図14に示すように、溶融した蝋29は、重力によって湾曲部19から端子15を伝ってはんだ31を覆うように流れる。こうして、バスバー13の端子15が、第2電子機器部材3bに電気的に接続されて、電子装置1が製造される。
【0037】
上述した電子装置1の製造方法では、バスバー13における湾曲部19には、湾曲部19の動きを拘束する蝋29が形成されている。このため、複数のバスバー13のそれぞれの端子15を、基板5bにおける対応する開口部7bに位置合わせを行う際には、バスバー13の湾曲部19の動きが、蝋29によって拘束された状態にある。
【0038】
これにより、前述した電子装置1と同様に、それぞれの端子15を、対応する開口部7bに容易に位置合わせをして開口部7bに挿通させることができ、製造時間の短縮化を図ることができる。さらに、生産コストの低減に寄与することができる。
【0039】
また、湾曲部19の動きを拘束していた蝋29は、溶融されて、はんだ31を覆うように下方に流れることで、湾曲部19から排除されることになる。このことで、導電性部材11は、弾性部17としての機能を有することになる。
【0040】
これにより、前述した電子装置1と同様に、バスバー13に作用する応力を、弾性部17としての湾曲部19に吸収させることができ、電子装置1の動作の安定化に寄与することができる。さらに、電子装置1の長寿命化にも寄与することができる。
【0041】
(導電性部材の形状のバリエーション)
(第1変形例)
各実施の形態においては、導電性部材11としてのバスバー13における弾性部17として、湾曲部19を例に挙げて説明した。弾性部17の形状としては湾曲部19に限られない。
図15に示すように、たとえば、湾曲部19と屈曲部20とを組み合わせた弾性部17を備えたバスバー13を適用してもよい。
【0042】
この場合には、端子15が重力下方に位置する姿勢において、屈曲部20が上側に位置し、なだらかな湾曲部19が下側に位置する配置構造とされる。はんだ27が、屈曲部20から湾曲部19の一部を覆うように形成されていることで、弾性部17の動きが拘束される。これにより、上述したバスバー13と同様に、端子15を、対応する開口部7bに容易に位置合わせをして開口部7bに挿通させることができる。
【0043】
次に、
図16に示すように、屈曲部20等に形成されていたはんだ27は、はんだごて(図示せず)から伝導する熱によって溶融し、屈曲部20から湾曲部19を経て端子15(開口部7b)へ流れ込むことで、屈曲部20等から排除されることになる。
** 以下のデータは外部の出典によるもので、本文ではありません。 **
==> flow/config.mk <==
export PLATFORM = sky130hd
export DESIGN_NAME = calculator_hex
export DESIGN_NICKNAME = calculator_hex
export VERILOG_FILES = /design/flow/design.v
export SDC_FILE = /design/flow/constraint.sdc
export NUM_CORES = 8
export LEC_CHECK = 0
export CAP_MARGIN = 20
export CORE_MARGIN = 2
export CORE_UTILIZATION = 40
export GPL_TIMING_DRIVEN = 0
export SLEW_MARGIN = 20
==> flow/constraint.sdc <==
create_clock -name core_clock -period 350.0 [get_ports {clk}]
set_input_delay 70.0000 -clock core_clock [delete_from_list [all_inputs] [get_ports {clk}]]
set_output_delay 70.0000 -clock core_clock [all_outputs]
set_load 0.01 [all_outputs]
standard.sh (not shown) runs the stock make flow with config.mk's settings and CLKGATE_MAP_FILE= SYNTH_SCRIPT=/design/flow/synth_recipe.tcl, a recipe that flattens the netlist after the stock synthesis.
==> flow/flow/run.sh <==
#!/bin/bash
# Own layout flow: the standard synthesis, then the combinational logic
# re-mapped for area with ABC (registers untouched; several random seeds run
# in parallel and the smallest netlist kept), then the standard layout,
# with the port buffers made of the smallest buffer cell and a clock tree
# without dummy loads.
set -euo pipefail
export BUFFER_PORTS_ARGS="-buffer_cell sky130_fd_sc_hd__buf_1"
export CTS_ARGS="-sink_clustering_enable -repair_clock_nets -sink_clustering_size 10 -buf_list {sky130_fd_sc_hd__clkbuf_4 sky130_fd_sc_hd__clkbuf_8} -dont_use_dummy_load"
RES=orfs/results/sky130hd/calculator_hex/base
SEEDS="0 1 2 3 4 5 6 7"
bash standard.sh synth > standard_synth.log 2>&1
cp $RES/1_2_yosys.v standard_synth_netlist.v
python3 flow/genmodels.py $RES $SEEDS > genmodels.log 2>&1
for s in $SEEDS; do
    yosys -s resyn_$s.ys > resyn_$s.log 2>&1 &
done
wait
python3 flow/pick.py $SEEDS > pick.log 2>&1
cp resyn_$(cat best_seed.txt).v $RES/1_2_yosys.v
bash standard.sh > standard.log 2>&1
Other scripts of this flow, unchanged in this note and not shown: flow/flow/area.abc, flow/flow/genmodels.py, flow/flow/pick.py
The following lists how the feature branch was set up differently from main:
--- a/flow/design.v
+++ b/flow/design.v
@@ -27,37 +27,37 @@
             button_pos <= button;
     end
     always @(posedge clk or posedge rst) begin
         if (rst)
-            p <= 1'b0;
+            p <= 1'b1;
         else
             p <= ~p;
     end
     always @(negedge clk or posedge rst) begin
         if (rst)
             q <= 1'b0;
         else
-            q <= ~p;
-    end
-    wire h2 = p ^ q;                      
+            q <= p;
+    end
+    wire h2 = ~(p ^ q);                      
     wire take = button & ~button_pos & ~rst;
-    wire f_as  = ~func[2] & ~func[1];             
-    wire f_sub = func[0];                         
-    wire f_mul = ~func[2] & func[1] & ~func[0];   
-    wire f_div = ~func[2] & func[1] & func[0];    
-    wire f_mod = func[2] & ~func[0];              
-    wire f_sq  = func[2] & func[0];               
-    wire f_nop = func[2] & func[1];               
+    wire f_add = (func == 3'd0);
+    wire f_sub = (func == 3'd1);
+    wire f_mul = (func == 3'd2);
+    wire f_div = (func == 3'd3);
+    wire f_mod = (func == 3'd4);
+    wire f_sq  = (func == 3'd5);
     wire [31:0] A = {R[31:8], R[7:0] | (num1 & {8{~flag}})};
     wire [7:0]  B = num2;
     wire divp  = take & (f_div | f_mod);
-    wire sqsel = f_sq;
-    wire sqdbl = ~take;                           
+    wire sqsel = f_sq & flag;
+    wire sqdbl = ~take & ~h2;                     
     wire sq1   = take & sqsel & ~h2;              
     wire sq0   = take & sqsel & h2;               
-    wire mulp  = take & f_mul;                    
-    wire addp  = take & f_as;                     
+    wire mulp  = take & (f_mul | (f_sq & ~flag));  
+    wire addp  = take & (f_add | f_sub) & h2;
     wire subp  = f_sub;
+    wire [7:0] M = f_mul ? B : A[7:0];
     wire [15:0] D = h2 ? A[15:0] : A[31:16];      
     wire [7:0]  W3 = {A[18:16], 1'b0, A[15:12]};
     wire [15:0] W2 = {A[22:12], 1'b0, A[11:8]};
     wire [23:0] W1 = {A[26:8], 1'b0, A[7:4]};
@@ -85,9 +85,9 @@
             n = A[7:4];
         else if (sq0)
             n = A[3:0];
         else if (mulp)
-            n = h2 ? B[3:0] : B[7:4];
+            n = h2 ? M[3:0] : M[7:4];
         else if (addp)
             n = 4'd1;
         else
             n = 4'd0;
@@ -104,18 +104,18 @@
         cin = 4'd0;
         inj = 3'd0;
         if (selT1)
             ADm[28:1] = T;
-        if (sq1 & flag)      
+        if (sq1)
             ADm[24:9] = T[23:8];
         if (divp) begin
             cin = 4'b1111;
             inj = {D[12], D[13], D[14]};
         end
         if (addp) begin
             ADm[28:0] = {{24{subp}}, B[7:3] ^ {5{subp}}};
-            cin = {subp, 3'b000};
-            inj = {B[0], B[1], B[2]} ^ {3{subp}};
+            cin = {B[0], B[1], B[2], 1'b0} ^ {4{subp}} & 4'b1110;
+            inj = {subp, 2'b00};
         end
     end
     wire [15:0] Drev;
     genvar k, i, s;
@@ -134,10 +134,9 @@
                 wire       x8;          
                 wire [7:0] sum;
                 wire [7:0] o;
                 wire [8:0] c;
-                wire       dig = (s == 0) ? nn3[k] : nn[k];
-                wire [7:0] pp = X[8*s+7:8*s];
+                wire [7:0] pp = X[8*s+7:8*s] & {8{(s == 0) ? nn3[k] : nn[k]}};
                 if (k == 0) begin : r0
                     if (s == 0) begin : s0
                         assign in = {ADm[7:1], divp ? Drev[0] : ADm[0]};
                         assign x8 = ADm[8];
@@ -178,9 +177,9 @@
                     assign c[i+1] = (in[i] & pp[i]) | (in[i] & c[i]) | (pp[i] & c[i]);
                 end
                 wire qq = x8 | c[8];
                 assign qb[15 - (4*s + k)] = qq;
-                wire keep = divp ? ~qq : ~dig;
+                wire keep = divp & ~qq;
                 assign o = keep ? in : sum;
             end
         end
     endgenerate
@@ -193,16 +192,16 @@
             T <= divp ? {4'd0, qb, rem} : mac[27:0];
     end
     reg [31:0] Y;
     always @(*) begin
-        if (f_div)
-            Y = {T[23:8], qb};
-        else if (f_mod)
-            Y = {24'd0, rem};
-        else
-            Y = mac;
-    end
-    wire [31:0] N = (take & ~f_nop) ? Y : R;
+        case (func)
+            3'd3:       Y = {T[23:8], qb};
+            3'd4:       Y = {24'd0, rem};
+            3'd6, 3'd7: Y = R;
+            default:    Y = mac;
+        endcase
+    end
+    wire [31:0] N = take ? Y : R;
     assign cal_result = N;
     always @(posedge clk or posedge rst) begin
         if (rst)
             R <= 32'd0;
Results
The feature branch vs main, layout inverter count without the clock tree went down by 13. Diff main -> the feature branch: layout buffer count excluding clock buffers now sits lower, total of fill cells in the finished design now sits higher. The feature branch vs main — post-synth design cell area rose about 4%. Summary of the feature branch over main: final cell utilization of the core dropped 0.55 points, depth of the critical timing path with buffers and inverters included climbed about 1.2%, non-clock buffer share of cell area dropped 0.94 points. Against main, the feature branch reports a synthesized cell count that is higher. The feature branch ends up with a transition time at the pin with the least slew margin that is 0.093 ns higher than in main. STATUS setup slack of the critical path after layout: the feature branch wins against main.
これにより、上述したバスバー13と同様に、導電性部材11は、弾性部17としての機能を有することになり、電子装置1の動作の安定化と長寿命化とに寄与することができる。なお、はんだ27の替わりに、蝋を形成するようにしてもよい。
【0044】
(第2変形例)
導電性部材11として、
図17に示すように、屈曲部を組み合わせたジグザグ部21を備えた導電性部材11を適用してもよい。この場合、ジグザグ部21の動きを拘束するとともに、ジグザグ部21から排除され得る適切な量のはんだがジグザグ部21に形成される。また、はんだの替わりに、蝋を形成するようにしてもよい。
【0045】
(第3変形例)
導電性部材11として、
図18に示すように、らせん部23を備えた導電性部材11を適用してもよい。この場合、らせん部23の動きを拘束するとともに、らせん部23から排除され得る適切な量のはんだがらせん部23に形成される。また、はんだの替わりに、蝋を形成するようにしてもよい。
【0046】
なお、導電性部材11の形状として、バスバー態様の形状を例に挙げて説明した。導電性部材11の形状としては、バスバー態様の形状に限られず、たとえば、弾性部を備えたピン態様の形状を有する導電性部材を適用してもよい。また、弾性部を備えたコネクタ態様の導電性部材11を適用してもよい。
【0047】
さらに、導電性部材11の弾性部17に形成される固定部材25として、はんだ27または蝋29を例に挙げた。固定部材25としては、端子を接続箇所に接合する際の熱によって溶融することができれば、はんだ27または蝋29に限られず、たとえば、350℃~400℃程度の熱によって溶融することができる、たとえば、樹脂等の固定部材を適用してもよい。
【0048】
また、固定部材25としては、端子15を接続する前では、弾性部17の動きを拘束し、端子15が接続された後では、弾性部17から取り除くことができれば、融点に関係なく他の部材も適用することができる。
【0049】
さらに、導電性部材11の端子15が接続される接続箇所として、基板5(5b)に形成された開口部7bを例に挙げた。接続箇所としては、開口部7bに限られず、たとえば、電極パッド等であってもよい。
【0050】
また、導電性部材11が電気的に接続される電子機器部材3としては、たとえば、モータまたはモータを使用した電動アクチュエータ等も適用することができる。導電性部材11における弾性部17によって、モータまたは電動アクチュエータの駆動に伴う振動等を吸収することができる。
【0051】
なお、各実施の形態において説明した導電性部材を備えた電子装置については、必要に応じて種々組み合わせることが可能である。
【0052】
今回開示された実施の形態は例示であってこれに制限されるものではない。本発明は上記で説明した範囲ではなく、特許請求の範囲によって示され、特許請求の範囲と均等の意味および範囲でのすべての変更が含まれることが意図される。
【産業上の利用可能性】
【0053】
本発明は、バスバー等の導電性部材を備えた電子装置に有効に利用される。
【符号の説明】
【0054】
1 電子装置、3 電子機器部材、3a 第1電子機器部材、3b 第2電子機器部材、5、5a、5b 基板、7 接続箇所、7a、7b 開口部、11 導電性部材、13 バスバー、15 端子、17 弾性部、19 湾曲部、21 ジグザグ部、23 らせん部、25 固定部材、27、27a、31 はんだ、29 蝋。